**Problem to work on**
Write out the entries below exactly, from the first line to the one with "cdb_valid && cdb_grant.", both ends included.

※ ※ ※

===== src/rtl/div_result_buffer.sv =====
// ---------------------------------------------------------------------------
// div_result_buffer
//
// Completion buffer that sits right after the pipelined divider. The divider
// cannot stall, so every completion is captured in a small FIFO and offered to
// the CDB arbiter. A credit scheme (in-flight ops + buffered entries <= DEPTH)
// guarantees room for every completion in legal use. On a pipeline flush the
// FIFO is emptied and every op still inside the divider is remembered in
// drop_cnt so its completion is thrown away when it eventually arrives.
//
// Handshakes:
//   cdb_valid/cdb_grant : the head entry is offered while cdb_valid=1 and is
//                         consumed on a cycle where cdb_valid && cdb_grant.
//                         cdb_grant with cdb_valid=0 has no effect.
//   div_issue/issue_ready: a divide may start only in a cycle where
//                         issue_ready=1; issue_ready depends on registers only.
//
// Ports:
//   clk, reset                 clock, synchronous active-high reset
//   div_issue                  divider start pulse
//   flush                      drop buffered and in-flight results
//   div_done, div_result, div_exception, div_tag, div_pc
//                              divider completion
//   issue_ready                a new divide may start this cycle
//   cdb_valid, cdb_data, cdb_tag, cdb_pc, cdb_exception
//                              head entry (all zero when the FIFO is empty)
//   cdb_grant                  arbiter accepts head this cycle
//   occupancy                  number of buffered entries
//   overflow_err               sticky protocol-violation flag
// ---------------------------------------------------------------------------
module div_result_buffer #(
  parameter int DEPTH  = 4,
  parameter int XLEN   = 32,
  parameter int PREG_W = 8
) (
  input  logic                       clk,
  input  logic                       reset,
  input  logic                       div_issue,
  input  logic                       flush,
  input  logic                       div_done,
  input  logic [XLEN-1:0]            div_result,
  input  logic                       div_exception,
  input  logic [PREG_W-1:0]          div_tag,
  input  logic [XLEN-1:0]            div_pc,
  output logic                       issue_ready,
  output logic                       cdb_valid,
  output logic [XLEN-1:0]            cdb_data,
  output logic [PREG_W-1:0]          cdb_tag,
  output logic [XLEN-1:0]            cdb_pc,
  output logic                       cdb_exception,
  input  logic                       cdb_grant,
  output logic [$clog2(DEPTH+1)-1:0] occupancy,
  output logic                       overflow_err
);

  localparam int CW = $clog2(DEPTH + 1);
  localparam int PW = (DEPTH > 1) ? $clog2(DEPTH) : 1;
  localparam int EW = XLEN + PREG_W + XLEN + 1;

  localparam logic [CW-1:0] DEPTH_C    = CW'(DEPTH);
  localparam logic [CW:0]   DEPTH_WIDE = (CW + 1)'(DEPTH);
  localparam logic [PW-1:0] LAST_PTR   = PW'(DEPTH - 1);

  // Entry layout: {result, tag, pc, exception}
  logic [EW-1:0]   mem [DEPTH];
  logic [EW-1:0]   head;

  logic [PW-1:0]   rd_ptr;
  logic [PW-1:0]   wr_ptr;
  logic [CW-1:0]   count;
  logic [CW-1:0]   outstanding;
  logic [CW-1:0]   drop_cnt;
  logic [CW:0]     credits_used;

  logic            full;
  logic            do_pop;
  logic            do_push;
  logic            do_drop;
  logic            push_full;
  logic            inc_out;
  logic            dec_out;
  logic            err_issue;
  logic            err_done;

  assign full         = (count == DEPTH_C);
  assign credits_used = {1'b0, count} + {1'b0, outstanding};
  assign issue_ready  = (credits_used < DEPTH_WIDE);

  always_comb begin
    do_pop    = 1'b0;
    do_drop   = 1'b0;
    do_push   = 1'b0;
    push_full = 1'b0;
    inc_out   = 1'b0;
    dec_out   = 1'b0;
    err_issue = 1'b0;
    err_done  = 1'b0;

    do_pop    = cdb_valid && cdb_grant && !flush;
    do_drop   = div_done && !flush && (drop_cnt != '0);
    // A push into a full FIFO is only legal when the head leaves the same
    // cycle; the slot being freed is the one written (wr_ptr == rd_ptr).
    do_push   = div_done && !flush && (drop_cnt == '0) && (!full || do_pop);
    push_full = div_done && !flush && (drop_cnt == '0) && full && !do_pop;
    inc_out   = div_issue && !flush;
    // Saturate at zero so a spurious completion cannot wrap the counter.
    dec_out   = div_done && (outstanding != '0);
    err_issue = inc_out && !issue_ready;
    err_done  = div_done && (outstanding == '0);
  end

  // Storage has no reset: the output mux hides stale contents when empty.
  always_ff @(posedge clk) begin
    if (do_push && !reset) begin
      mem[wr_ptr] <= {div_result, div_tag, div_pc, div_exception};
    end
  end

  always_ff @(posedge clk) begin
    if (reset) begin
      rd_ptr      <= '0;
      wr_ptr      <= '0;
      count       <= '0;
      outstanding <= '0;
      drop_cnt    <= '0;
    end else if (flush) begin
      rd_ptr      <= '0;
      wr_ptr      <= '0;
      count       <= '0;
      // Everything still in the divider after this cycle will be discarded.
      outstanding <= outstanding - CW'(dec_out);
      drop_cnt    <= outstanding - CW'(dec_out);
    end else begin
      if (do_push) begin
        wr_ptr <= (wr_ptr == LAST_PTR) ? '0 : wr_ptr + PW'(1);
      end
      if (do_pop) begin
        rd_ptr <= (rd_ptr == LAST_PTR) ? '0 : rd_ptr + PW'(1);
      end
      if (do_push && !do_pop) begin
        count <= count + CW'(1);
      end else if (do_pop && !do_push) begin
        count <= count - CW'(1);
      end
      outstanding <= outstanding + CW'(inc_out) - CW'(dec_out);
      if (do_drop) begin
        drop_cnt <= drop_cnt - CW'(1);
      end
    end
  end

  always_ff @(posedge clk) begin
    if (reset) begin
      overflow_err <= 1'b0;
    end else if (err_issue || push_full || err_done) begin
      overflow_err <= 1'b1;
    end
  end

  assign head          = mem[rd_ptr];
  assign cdb_valid     = (count != '0);
  assign occupancy     = count;
  assign cdb_data      = cdb_valid ? head[EW-1 -: XLEN]              : '0;
  assign cdb_tag       = cdb_valid ? head[XLEN+PREG_W : XLEN+1]      : '0;
  assign cdb_pc        = cdb_valid ? head[XLEN : 1]                  : '0;
  assign cdb_exception = cdb_valid ? head[0]                         : 1'b0;

endmodule


===== config.mk =====
export PLATFORM = sky130hd
export DESIGN_NAME = div_result_buffer
export DESIGN_NICKNAME = d
export VERILOG_FILES = /design/src/rtl/div_result_buffer.sv
export SDC_FILE = /design/constraint.sdc
export NUM_CORES = 1
export LEC_CHECK = 0
export BUFFER_PORTS_ARGS = -buffer_cell sky130_fd_sc_hd__buf_2
export CAP_MARGIN = 15
export CELL_PAD_IN_SITES_DETAIL_PLACEMENT = 1
export CELL_PAD_IN_SITES_GLOBAL_PLACEMENT = 1
export CORE_UTILIZATION = 47
export CTS_BUF_LIST = sky130_fd_sc_hd__clkbuf_4
export DETAILED_ROUTE_END_ITERATION = 10
export PLACE_DENSITY_LB_ADDON = 0.1
export SYNTH_ARGS = -nofsm -noshare
export SYNTH_HDL_FRONTEND = slang
export SYNTH_SLANG_ARGS = --single-unit

===== constraint.sdc =====
create_clock -name clk -period 8 [get_ports clk]
set_input_delay 0.4 -clock clk [delete_from_list [all_inputs] [get_ports clk]]
set_output_delay 0.4 -clock clk [all_outputs]
set_load 0.01 [all_outputs]

==> out/metrics.csv, run 1 <==
stage,metric,value,unit
status,outcome,finished clean,
logic_synthesis,Synth Cell Area,0.0121,sq mm
logic_synthesis,Post-Syn Area per Cell,21.1,sq um
sta,Worst-Margin Slew,1130,ps
placed_design,placed cells,1039,
setup_path,crit start category,flop,
detailed_routing,Wirelength per Cell,20.5,um
detailed_routing,post-route ant nets,0,
placed_design,dpl cell area,0.0131,sq mm
sta,fmax,273,MHz
global_routing,GRT Total Usage,20.2,%
setup_path,CP Cell Sequence,"buf_4, mux4_1, and2_1, buf_2",
floorplanning,die area,0.0264,sq mm
clocking,worst skew pair latency,670,ps
logic_synthesis,Unique masters post-synth,40,
detailed_routing,# DRC,0,
detailed_routing,DR pass1 iterations,4,
logic_synthesis,register area share after synthesis,75.0,%
floorplanning,boundary pin count,158,
finish,"commonest non-fill, non-tap cell in the layout",edfxtp_1,
logic_synthesis,Yosys top cell by area,edfxtp_1,
logic_synthesis,Yosys reg bits,308,
logic_synthesis,share of the synthesized area in the top cell type,72.4,%
setup_path,Critical Path Fanout Max,41,
power,pwr/cell area,242,mW/mm^2
sta,Finish-stage setup viols,0,
floorplanning,row cnt,58,
power,post-layout power,3.61,mW
global_routing,largest net degree at the start of global routing,76,
setup_path,Setup Crit Path Kind,flop to output pin,
setup_path,"Req. time, crit path",7600,ps
global_routing,global route overflow,0,
floorplanning,Die Height,163,um
clocking,total CTS buffers,79,
placed_design,port bufs,157,
global_routing,initial antenna violation count,1,
detailed_routing,DR vias,6481,
detailed_routing,post-detailed-routing wire length,25500,um
finish,share of post-route cells with drive strength above 1,40.1,%
clocking,Max clock buf depth,3,
worst_hold_path,min-delay worst type,primary input to flop,
placed_design,post-DP HPWL,14200,um
job,max_cap viols,0,
clocking,htree depth,3,
sta,final hold vios,0,
global_routing,vias in the first global route,7456,
clocking,Clock Sinks,308,
floorplanning,Initial Utilization,48.0,%
sta,crit path time final,3660,ps
finish,cell area after layout,0.0149,sq mm
clocking,CTS resizes,0,
sta,Max Transition Viols Final,0,
logic_synthesis,Syn Inst Count,574,
finish,P&R area growth vs syn,23.2,%
sta,Max Clock Skew,33.4,ps
detailed_routing,routed vias/inst,5.20,
sta,relative slew slack,24.6,%
floorplanning,core area,0.0253,sq mm
sta,RSZ-0062 raised after global routing,no,
logic_synthesis,Area contributors post-synth,"edfxtp_1 (72%), mux4_2 (13%), and2_1 (4.0%), dfxtp_1 (2.6%), ha_1 (1.4%)",
clocking,Root Driver,clkbuf_4,
logic_synthesis,post-synth net total,669,
placed_design,GP Congestion,0.740,
finish,fin nets,959,
sta,Fin Setup TNS,0,ps
floorplanning,die width,163,um
sta,fin crit share,45.7,%
clocking,# Post-CTS Setup Buffers,0,
clocking,CTS tree,built,
setup_path,slowest CP cell,dfxtp_4,
setup_path,Critical Path AT,3260,ps
setup_path,Critical Path Sink Type,output pin,
power,Worst VDD drop,130,uV
finish,final non-filler cell total,1246,
setup_path,critical path's largest stage delay,800,ps
power,Pleak,5.36,nW
logic_synthesis,Ys Warns,0,
detailed_routing,DR iter-0 viols,269,
finish,Fill cells,2282,
global_routing,first-pass GRT wire length,39800,um
finish,"commonest cells after routing, fill and taps aside","edfxtp_1 (292), buf_2 (157), clkbuf_4 (116)",
clocking,"Clk pin slew, worst setup/hold paths",70,ps
kinds of logic after synthesis:
| logic type | Yosys count | share of synthesized area (%) |
|---|---|---|
| DFF | 308 | 75.0 |
| and+or+nand+nor | 111 | 5.68 |
| xor gates and xnor gates | 4 | 0.289 |
| adders and majority gates | 16 | 1.78 |
| muxes | 76 | 13.9 |
| AOI/OAI and AO/OA | 21 | 1.06 |
| buffers and inverters | 38 | 2.26 |
worst paths after layout:
path	end	slack, ps	from	depth (start not counted)
worst max-delay path	cdb_pc[29]	4340	flop	4
worst min-delay path	drop_cnt[2]	120	flush	2
worst max register to register	mem[2][49]	4970	drop_cnt[0]	6
worst min register to register	flop	530	rd_ptr[0]	2
synthesized netlist by cell type (all sizes together):
library cell  instances
a211oi                2
a21boi                1
a21oi                 9
a221oi                1
and2                 77
and3                  3
buf                  15
clkbuf               13
dfxtp                16
edfxtp              292
fa                    2
ha                   14
inv                  10
mux2                  1
mux2i                 2
mux4                 73
nand2                 2
nand2b                3
nand3                 1
nand3b                1
nand4bb               1
nor2                  8
nor2b                 3
nor3                  3
nor4b                 1
nor4bb                2
o21ai                 4
o21bai                1
o31a                  1
o31ai                 1
o32ai                 1
or2                   1
or3                   4
or4                   1
xnor2                 1
xor2                  3
repair_timing:
action / 4_1_cts / 5_1_grt
hold buffers: 74 / 0
endpoints found under the hold margin: 296 / 0
setup endpoints to repair: 0 / 0
critical path: cells and delay by family, from the launching register on:
kind | cells | cell delay, ps
buffers and inverters | 2 | 910
and+or+nand+nor | 1 | 180
muxes | 1 | 650
DFF | 1 | 800
flip-flops by register name, indices dropped and copies added, names as in the netlist, named ones only:
name	count
occupancy	3
drop_cnt	3
outstanding	3
rd_ptr	2
mem	292
wr_ptr	2
overflow_err	1
metrics by stage:
stage | utilization (%) | worst slack (ps) | hold slack [ps]
2_1_floorplan | - | 4850 | 463
3_3_place_gp | 52.0 | 4890 | 474
3_5_place_dp | 52.0 | 4910 | 510
4_1_cts | 59.1 | 4150 | 54.9
5_1_grt | 59.1 | 4000 | 99.4
6_report | 59.1 | 4340 | 123
final cells by class:
cell class,instances,area [sq um],area share [%]
clock inverter,16,173,1.16
antenna,1,2.50,0.0168
timing repair buffer,237,1570,10.5
clock buffer,116,871,5.83
inverter,10,37.5,0.251
tap,330,413,2.77
sequential,308,9100,60.9
multi-input combinational,228,2770,18.5
routing by layer:
layer	GRT usage (%)	up-vias	wire, um
met1	23.9	3342	10500
met4	7.05	0	389
met5	0	-	0
li1	-	2926	-
met2	34.9	177	13200
met3	6.04	36	1480
where the power goes:
part           internal (mW)  switching (mW)  total, mW
logic                  0.178           0.199      0.377
clock network          0.788           0.614       1.40
registers               1.80          0.0252       1.83
Power figures use the tool's default switching activity.
==> inputs of run 2 (changes only) <==
==> constraint.sdc (replaced) <==
create_clock -name clk -period 3.01 [get_ports clk]
set_input_delay 0.1505 -clock clk [delete_from_list [all_inputs] [get_ports clk]]
set_output_delay 0.1505 -clock clk [all_outputs]
set_load 0.01 [all_outputs]
==> run 2 against run 1 <==
Clock power increased to 2.5 times the previous value. Register-to-register slack got worse by 4400 ps. Power increased to 2.6 times the previous value. Flip-flop and latch count unchanged. First-iteration DRC count increased by 23%. Highest routed layer unchanged.
==> out/metrics.csv, run 2 (synthesized netlist as in run 1, its figures left out) <==
stage,metric,value,unit
detailed_routing,post-route ant nets,0,
power,pwr/cell area,625,mW/mm^2
global_routing,largest net degree at the start of global routing,75,
sta,fin crit share,87.5,%
clocking,cts hold-fix bufs,78,
sta,final hold vios,0,
global_routing,global route overflow,0,
placed_design,GP Congestion,0.720,
global_routing,GRT Total Usage,20.9,%
finish,Largest register FFs,292,
clocking,"Clk pin slew, worst setup/hold paths",60,ps
setup_path,Critical Path Sink Type,output pin,
floorplanning,core area,0.0253,sq mm
detailed_routing,post-detailed-routing wire length,26500,um
clocking,htree depth,3,
power,Worst VDD drop,342,uV
status,outcome,finished clean,
placed_design,dpl cell area,0.0133,sq mm
finish,cell area after layout,0.0151,sq mm
clocking,worst skew pair latency,670,ps
setup_path,Setup Crit Path Kind,flop to output pin,
sta,RSZ-0062 raised after global routing,no,
sta,relative slew slack,47.7,%
global_routing,vias in the first global route,7576,
sta,Hold WS,220,ps
floorplanning,Initial Utilization,48.0,%
sta,crit path time final,2640,ps
sta,Finish-stage setup viols,0,
sta,Worst-Margin Slew,784,ps
clocking,CTS tree,built,
detailed_routing,routed vias/inst,5.23,
finish,final non-filler cell total,1270,
global_routing,initial antenna violation count,2,
placed_design,port bufs,157,
clocking,CTS resizes,0,
finish,"commonest cells after routing, fill and taps aside","edfxtp_1 (292), buf_2 (157), clkbuf_4 (121)",
sta,Max Clock Skew,46.5,ps
global_routing,first-pass GRT wire length,41200,um
finish,Util after Layout,59.9,%
floorplanning,boundary pin count,158,
floorplanning,die width,163,um
setup_path,Critical Path Fanout Max,36,
setup_path,Critical Path AT,2480,ps
finish,share of post-route cells with drive strength above 1,40.4,%
clocking,Max clock buf depth,3,
setup_path,"Req. time, crit path",2860,ps
detailed_routing,DR vias,6643,
clocking,Clock Sinks,308,
detailed_routing,DR pass1 iterations,4,
worst_hold_path,min-delay worst type,primary input to flop,
clocking,# Post-CTS Setup Buffers,0,
sta,Fin Setup TNS,0,ps
clocking,total CTS buffers,80,
detailed_routing,# DRC,0,
detailed_routing,DR iter-0 viols,330,
placed_design,placed cells,1049,
finish,"commonest non-fill, non-tap cell in the layout",edfxtp_1,
power,Pleak,5.45,nW
finish,P&R area growth vs syn,24.9,%
sta,fmax,379,MHz
floorplanning,die area,0.0264,sq mm
detailed_routing,Wirelength per Cell,20.9,um
sta,Max Transition Viols Final,0,
job,max_cap viols,0,
placed_design,post-DP HPWL,15400,um
floorplanning,Die Height,163,um
setup_path,crit start category,flop,
finish,Biggest register,mem,
finish,fin nets,974,
clocking,Root Driver,clkbuf_4,
floorplanning,row cnt,58,
run 2: layer usage:
metal	part of all wire (%)	global-route usage (%)
met5	0	0
met4	2.4	8.45
met3	5.0	5.02
met2	53	37.2
met1	40	24.4
run 2: report_power, final:
group	total [mW]	internal (mW)	switching (mW)
clock network	3.56	1.92	1.64
registers	4.85	4.79	0.0566
logic	1.05	0.495	0.555
total	9.46	7.20	2.25
run 2: layout make-up:
type                    count  area, sq um
fillers                  2265        10100
flip-flops and latches    308         9100
multi-input cells         228         2770
repair buffers            251         1800
clock buffers             121          908
well taps                 330          413
clock inverters            20          111
inverters                  10         37.5
diodes                      2         5.00
run 2: final timing paths:
check        cells after the start  slack [ps]            from             end
max                              4         370            flop      cdb_pc[11]
min                              2         220       div_pc[4]       mem[0][5]
max reg2reg                      9         530  outstanding[1]  outstanding[2]
min reg2reg                      2         460       rd_ptr[0]            flop
run 2: critical path, stage by stage (launching register included):
cell and delay [ps]:
dfxtp_4 540, buf_12 340, mux4_2 570, and2_1 190, buf_2 140
run 2: stage by stage:
step	total power, mW	setup slack [ps]
4_1_cts	9.59	283
3_5_place_dp	5.92	529
6_report	9.46	375
3_3_place_gp	5.87	642
5_1_grt	9.89	230
2_1_floorplan	5.50	650
==> inputs of run 3 (changes only) <==
==> constraint.sdc (replaced) <==
create_clock -name clk -period 3.01 [get_ports clk]
set_input_delay 0.301 -clock clk [delete_from_list [all_inputs] [get_ports clk]]
set_output_delay 0.301 -clock clk [all_outputs]
set_load 0.01 [all_outputs]
==> run 3 against run 2 <==
First-iteration DRC count is 22% higher. Sequential share of layout area hardly changed. Largest cell class unchanged. Combinational power hardly changed. Core utilization hardly changed. Worst hold slack worse by 150 ps. Flip-flop and latch count stayed put. Power hardly changed.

※ ※ ※

**Result**
===== src/rtl/div_result_buffer.sv =====
// ---------------------------------------------------------------------------
// div_result_buffer
//
// Completion buffer that sits right after the pipelined divider. The divider
// cannot stall, so every completion is captured in a small FIFO and offered to
// the CDB arbiter. A credit scheme (in-flight ops + buffered entries <= DEPTH)
// guarantees room for every completion in legal use. On a pipeline flush the
// FIFO is emptied and every op still inside the divider is remembered in
// drop_cnt so its completion is thrown away when it eventually arrives.
//
// Handshakes:
//   cdb_valid/cdb_grant : the head entry is offered while cdb_valid=1 and is
//                         consumed on a cycle where cdb_valid && cdb_grant.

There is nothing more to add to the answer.